**Work request**
Each line below should be set down again unchanged.
======== Supplied data ========
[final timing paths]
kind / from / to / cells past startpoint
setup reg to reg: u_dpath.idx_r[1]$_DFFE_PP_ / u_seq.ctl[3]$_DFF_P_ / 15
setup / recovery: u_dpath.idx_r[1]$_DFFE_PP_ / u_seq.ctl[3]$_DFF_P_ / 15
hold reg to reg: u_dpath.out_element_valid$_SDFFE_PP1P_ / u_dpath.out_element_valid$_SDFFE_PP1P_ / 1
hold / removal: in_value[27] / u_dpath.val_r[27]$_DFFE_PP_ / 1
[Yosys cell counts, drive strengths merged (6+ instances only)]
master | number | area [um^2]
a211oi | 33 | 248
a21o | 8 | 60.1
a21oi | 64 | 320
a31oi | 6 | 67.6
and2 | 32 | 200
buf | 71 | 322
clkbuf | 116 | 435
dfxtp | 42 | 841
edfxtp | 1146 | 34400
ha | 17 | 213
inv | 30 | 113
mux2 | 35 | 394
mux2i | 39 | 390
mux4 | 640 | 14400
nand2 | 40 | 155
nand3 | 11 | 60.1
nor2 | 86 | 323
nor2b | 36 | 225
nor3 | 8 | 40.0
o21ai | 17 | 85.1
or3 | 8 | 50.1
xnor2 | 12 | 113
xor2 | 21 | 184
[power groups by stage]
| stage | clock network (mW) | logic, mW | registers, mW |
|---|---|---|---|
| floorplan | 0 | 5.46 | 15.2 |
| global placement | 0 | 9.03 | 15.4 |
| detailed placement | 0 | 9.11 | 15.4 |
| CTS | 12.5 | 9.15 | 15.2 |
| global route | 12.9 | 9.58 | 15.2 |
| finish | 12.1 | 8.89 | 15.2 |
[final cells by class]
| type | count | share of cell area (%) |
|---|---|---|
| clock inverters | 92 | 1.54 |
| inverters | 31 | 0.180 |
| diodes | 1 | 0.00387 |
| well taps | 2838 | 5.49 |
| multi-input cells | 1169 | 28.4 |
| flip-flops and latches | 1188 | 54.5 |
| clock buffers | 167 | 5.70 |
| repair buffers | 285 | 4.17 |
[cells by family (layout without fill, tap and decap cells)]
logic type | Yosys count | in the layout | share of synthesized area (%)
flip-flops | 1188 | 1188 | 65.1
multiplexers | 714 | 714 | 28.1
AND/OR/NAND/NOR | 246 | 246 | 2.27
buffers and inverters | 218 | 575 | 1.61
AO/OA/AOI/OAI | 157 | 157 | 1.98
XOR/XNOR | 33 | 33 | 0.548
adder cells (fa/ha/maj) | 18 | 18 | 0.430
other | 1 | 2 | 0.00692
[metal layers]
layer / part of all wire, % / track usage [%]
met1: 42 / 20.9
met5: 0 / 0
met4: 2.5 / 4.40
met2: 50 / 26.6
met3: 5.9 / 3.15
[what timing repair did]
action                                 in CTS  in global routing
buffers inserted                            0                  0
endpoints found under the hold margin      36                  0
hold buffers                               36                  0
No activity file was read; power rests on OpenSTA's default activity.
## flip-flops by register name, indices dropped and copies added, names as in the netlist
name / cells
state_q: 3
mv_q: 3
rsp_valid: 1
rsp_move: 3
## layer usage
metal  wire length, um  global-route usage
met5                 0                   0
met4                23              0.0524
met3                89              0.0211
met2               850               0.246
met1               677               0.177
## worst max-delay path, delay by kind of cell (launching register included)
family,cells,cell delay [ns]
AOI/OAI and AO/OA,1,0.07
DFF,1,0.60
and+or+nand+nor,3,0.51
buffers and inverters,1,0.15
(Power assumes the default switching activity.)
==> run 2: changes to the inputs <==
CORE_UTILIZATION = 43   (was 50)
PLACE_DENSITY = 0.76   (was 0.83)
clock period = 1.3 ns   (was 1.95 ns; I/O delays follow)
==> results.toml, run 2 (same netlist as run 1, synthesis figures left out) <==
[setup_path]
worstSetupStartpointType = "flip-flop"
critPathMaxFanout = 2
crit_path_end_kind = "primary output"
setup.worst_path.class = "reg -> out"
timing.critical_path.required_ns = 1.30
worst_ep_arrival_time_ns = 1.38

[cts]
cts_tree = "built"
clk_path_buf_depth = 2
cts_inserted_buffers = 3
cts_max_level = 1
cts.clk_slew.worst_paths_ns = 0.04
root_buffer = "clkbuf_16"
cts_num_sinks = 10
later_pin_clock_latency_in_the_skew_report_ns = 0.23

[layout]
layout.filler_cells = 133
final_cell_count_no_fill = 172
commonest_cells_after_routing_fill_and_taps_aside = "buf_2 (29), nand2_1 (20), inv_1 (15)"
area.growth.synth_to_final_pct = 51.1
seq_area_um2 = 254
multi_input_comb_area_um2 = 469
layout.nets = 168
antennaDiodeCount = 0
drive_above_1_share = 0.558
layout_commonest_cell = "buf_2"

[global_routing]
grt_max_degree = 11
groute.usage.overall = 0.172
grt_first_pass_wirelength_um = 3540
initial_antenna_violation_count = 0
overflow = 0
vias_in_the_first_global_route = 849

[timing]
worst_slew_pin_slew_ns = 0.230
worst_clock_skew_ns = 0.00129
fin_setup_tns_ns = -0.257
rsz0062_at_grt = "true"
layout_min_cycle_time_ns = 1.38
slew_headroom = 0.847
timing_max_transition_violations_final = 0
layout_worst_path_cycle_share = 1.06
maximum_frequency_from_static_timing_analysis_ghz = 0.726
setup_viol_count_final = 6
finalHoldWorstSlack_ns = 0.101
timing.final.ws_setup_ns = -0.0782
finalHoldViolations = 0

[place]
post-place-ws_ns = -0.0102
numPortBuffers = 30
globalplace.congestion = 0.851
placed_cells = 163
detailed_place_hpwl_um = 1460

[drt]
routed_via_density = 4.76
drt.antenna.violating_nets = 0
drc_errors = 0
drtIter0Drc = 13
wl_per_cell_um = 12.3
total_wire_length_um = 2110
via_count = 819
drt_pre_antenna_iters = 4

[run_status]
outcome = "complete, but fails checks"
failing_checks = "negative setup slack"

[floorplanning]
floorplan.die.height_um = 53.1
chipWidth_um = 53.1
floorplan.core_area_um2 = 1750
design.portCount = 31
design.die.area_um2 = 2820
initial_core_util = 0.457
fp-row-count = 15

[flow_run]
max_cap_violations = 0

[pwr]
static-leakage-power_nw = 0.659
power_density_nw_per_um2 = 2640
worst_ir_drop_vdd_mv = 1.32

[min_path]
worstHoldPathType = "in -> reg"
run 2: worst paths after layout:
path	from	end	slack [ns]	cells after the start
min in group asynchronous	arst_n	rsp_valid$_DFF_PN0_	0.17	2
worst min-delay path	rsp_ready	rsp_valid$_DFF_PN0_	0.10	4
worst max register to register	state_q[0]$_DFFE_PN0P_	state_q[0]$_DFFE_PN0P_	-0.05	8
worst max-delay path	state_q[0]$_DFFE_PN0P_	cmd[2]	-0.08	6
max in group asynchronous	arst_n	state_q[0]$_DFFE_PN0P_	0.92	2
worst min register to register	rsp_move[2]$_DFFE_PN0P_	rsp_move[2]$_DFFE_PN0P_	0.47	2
========
**Expected output**
[final timing paths]
kind / from / to / cells past startpoint
setup reg to reg: u_dpath.idx_r[1]$_DFFE_PP_ / u_seq.ctl[3]$_DFF_P_ / 15
setup / recovery: u_dpath.idx_r[1]$_DFFE_PP_ / u_seq.ctl[3]$_DFF_P_ / 15
hold reg to reg: u_dpath.out_element_valid$_SDFFE_PP1P_ / u_dpath.out_element_valid$_SDFFE_PP1P_ / 1
hold / removal: in_value[27] / u_dpath.val_r[27]$_DFFE_PP_ / 1
[Yosys cell counts, drive strengths merged (6+ instances only)]
master | number | area [um^2]
a211oi | 33 | 248
a21o | 8 | 60.1
a21oi | 64 | 320
a31oi | 6 | 67.6
and2 | 32 | 200
buf | 71 | 322
clkbuf | 116 | 435
dfxtp | 42 | 841
edfxtp | 1146 | 34400
ha | 17 | 213
inv | 30 | 113
mux2 | 35 | 394
mux2i | 39 | 390
mux4 | 640 | 14400
nand2 | 40 | 155
nand3 | 11 | 60.1
nor2 | 86 | 323
nor2b | 36 | 225
nor3 | 8 | 40.0
o21ai | 17 | 85.1
or3 | 8 | 50.1
xnor2 | 12 | 113
xor2 | 21 | 184
[power groups by stage]
| stage | clock network (mW) | logic, mW | registers, mW |
|---|---|---|---|
| floorplan | 0 | 5.46 | 15.2 |
| global placement | 0 | 9.03 | 15.4 |
| detailed placement | 0 | 9.11 | 15.4 |
| CTS | 12.5 | 9.15 | 15.2 |
| global route | 12.9 | 9.58 | 15.2 |
| finish | 12.1 | 8.89 | 15.2 |
[final cells by class]
| type | count | share of cell area (%) |
|---|---|---|
| clock inverters | 92 | 1.54 |
| inverters | 31 | 0.180 |
| diodes | 1 | 0.00387 |
| well taps | 2838 | 5.49 |
| multi-input cells | 1169 | 28.4 |
| flip-flops and latches | 1188 | 54.5 |
| clock buffers | 167 | 5.70 |
| repair buffers | 285 | 4.17 |
[cells by family (layout without fill, tap and decap cells)]
logic type | Yosys count | in the layout | share of synthesized area (%)
flip-flops | 1188 | 1188 | 65.1
multiplexers | 714 | 714 | 28.1
AND/OR/NAND/NOR | 246 | 246 | 2.27
buffers and inverters | 218 | 575 | 1.61
AO/OA/AOI/OAI | 157 | 157 | 1.98
XOR/XNOR | 33 | 33 | 0.548
adder cells (fa/ha/maj) | 18 | 18 | 0.430
other | 1 | 2 | 0.00692
[metal layers]
layer / part of all wire, % / track usage [%]
met1: 42 / 20.9
met5: 0 / 0
met4: 2.5 / 4.40
met2: 50 / 26.6
met3: 5.9 / 3.15
[what timing repair did]
action                                 in CTS  in global routing
buffers inserted                            0                  0
endpoints found under the hold margin      36                  0
hold buffers                               36                  0
No activity file was read; power rests on OpenSTA's default activity.
## flip-flops by register name, indices dropped and copies added, names as in the netlist
name / cells
state_q: 3
mv_q: 3
rsp_valid: 1
rsp_move: 3
## layer usage
metal  wire length, um  global-route usage
met5                 0                   0
met4                23              0.0524
met3                89              0.0211
met2               850               0.246
met1               677               0.177
## worst max-delay path, delay by kind of cell (launching register included)
family,cells,cell delay [ns]
AOI/OAI and AO/OA,1,0.07
DFF,1,0.60
and+or+nand+nor,3,0.51
buffers and inverters,1,0.15
(Power assumes the default switching activity.)
==> run 2: changes to the inputs <==
CORE_UTILIZATION = 43   (was 50)
PLACE_DENSITY = 0.76   (was 0.83)
clock period = 1.3 ns   (was 1.95 ns; I/O delays follow)
==> results.toml, run 2 (same netlist as run 1, synthesis figures left out) <==
[setup_path]
worstSetupStartpointType = "flip-flop"
critPathMaxFanout = 2
crit_path_end_kind = "primary output"
setup.worst_path.class = "reg -> out"
timing.critical_path.required_ns = 1.30
worst_ep_arrival_time_ns = 1.38

[cts]
cts_tree = "built"
clk_path_buf_depth = 2
cts_inserted_buffers = 3
cts_max_level = 1
cts.clk_slew.worst_paths_ns = 0.04
root_buffer = "clkbuf_16"
cts_num_sinks = 10
later_pin_clock_latency_in_the_skew_report_ns = 0.23

[layout]
layout.filler_cells = 133
final_cell_count_no_fill = 172
commonest_cells_after_routing_fill_and_taps_aside = "buf_2 (29), nand2_1 (20), inv_1 (15)"
area.growth.synth_to_final_pct = 51.1
seq_area_um2 = 254
multi_input_comb_area_um2 = 469
layout.nets = 168
antennaDiodeCount = 0
drive_above_1_share = 0.558
layout_commonest_cell = "buf_2"

[global_routing]
grt_max_degree = 11
groute.usage.overall = 0.172
grt_first_pass_wirelength_um = 3540
initial_antenna_violation_count = 0
overflow = 0
vias_in_the_first_global_route = 849

[timing]
worst_slew_pin_slew_ns = 0.230
worst_clock_skew_ns = 0.00129
fin_setup_tns_ns = -0.257
rsz0062_at_grt = "true"
layout_min_cycle_time_ns = 1.38
slew_headroom = 0.847
timing_max_transition_violations_final = 0
layout_worst_path_cycle_share = 1.06
maximum_frequency_from_static_timing_analysis_ghz = 0.726
setup_viol_count_final = 6
finalHoldWorstSlack_ns = 0.101
timing.final.ws_setup_ns = -0.0782
finalHoldViolations = 0

[place]
post-place-ws_ns = -0.0102
numPortBuffers = 30
globalplace.congestion = 0.851
placed_cells = 163
detailed_place_hpwl_um = 1460

[drt]
routed_via_density = 4.76
drt.antenna.violating_nets = 0
drc_errors = 0
drtIter0Drc = 13
wl_per_cell_um = 12.3
total_wire_length_um = 2110
via_count = 819
drt_pre_antenna_iters = 4

[run_status]
outcome = "complete, but fails checks"
failing_checks = "negative setup slack"

[floorplanning]
floorplan.die.height_um = 53.1
chipWidth_um = 53.1
floorplan.core_area_um2 = 1750
design.portCount = 31
design.die.area_um2 = 2820
initial_core_util = 0.457
fp-row-count = 15

[flow_run]
max_cap_violations = 0

[pwr]
static-leakage-power_nw = 0.659
power_density_nw_per_um2 = 2640
worst_ir_drop_vdd_mv = 1.32

[min_path]
worstHoldPathType = "in -> reg"
run 2: worst paths after layout:
path	from	end	slack [ns]	cells after the start
min in group asynchronous	arst_n	rsp_valid$_DFF_PN0_	0.17	2
worst min-delay path	rsp_ready	rsp_valid$_DFF_PN0_	0.10	4
worst max register to register	state_q[0]$_DFFE_PN0P_	state_q[0]$_DFFE_PN0P_	-0.05	8
worst max-delay path	state_q[0]$_DFFE_PN0P_	cmd[2]	-0.08	6
max in group asynchronous	arst_n	state_q[0]$_DFFE_PN0P_	0.92	2
worst min register to register	rsp_move[2]$_DFFE_PN0P_	rsp_move[2]$_DFFE_PN0P_	0.47	2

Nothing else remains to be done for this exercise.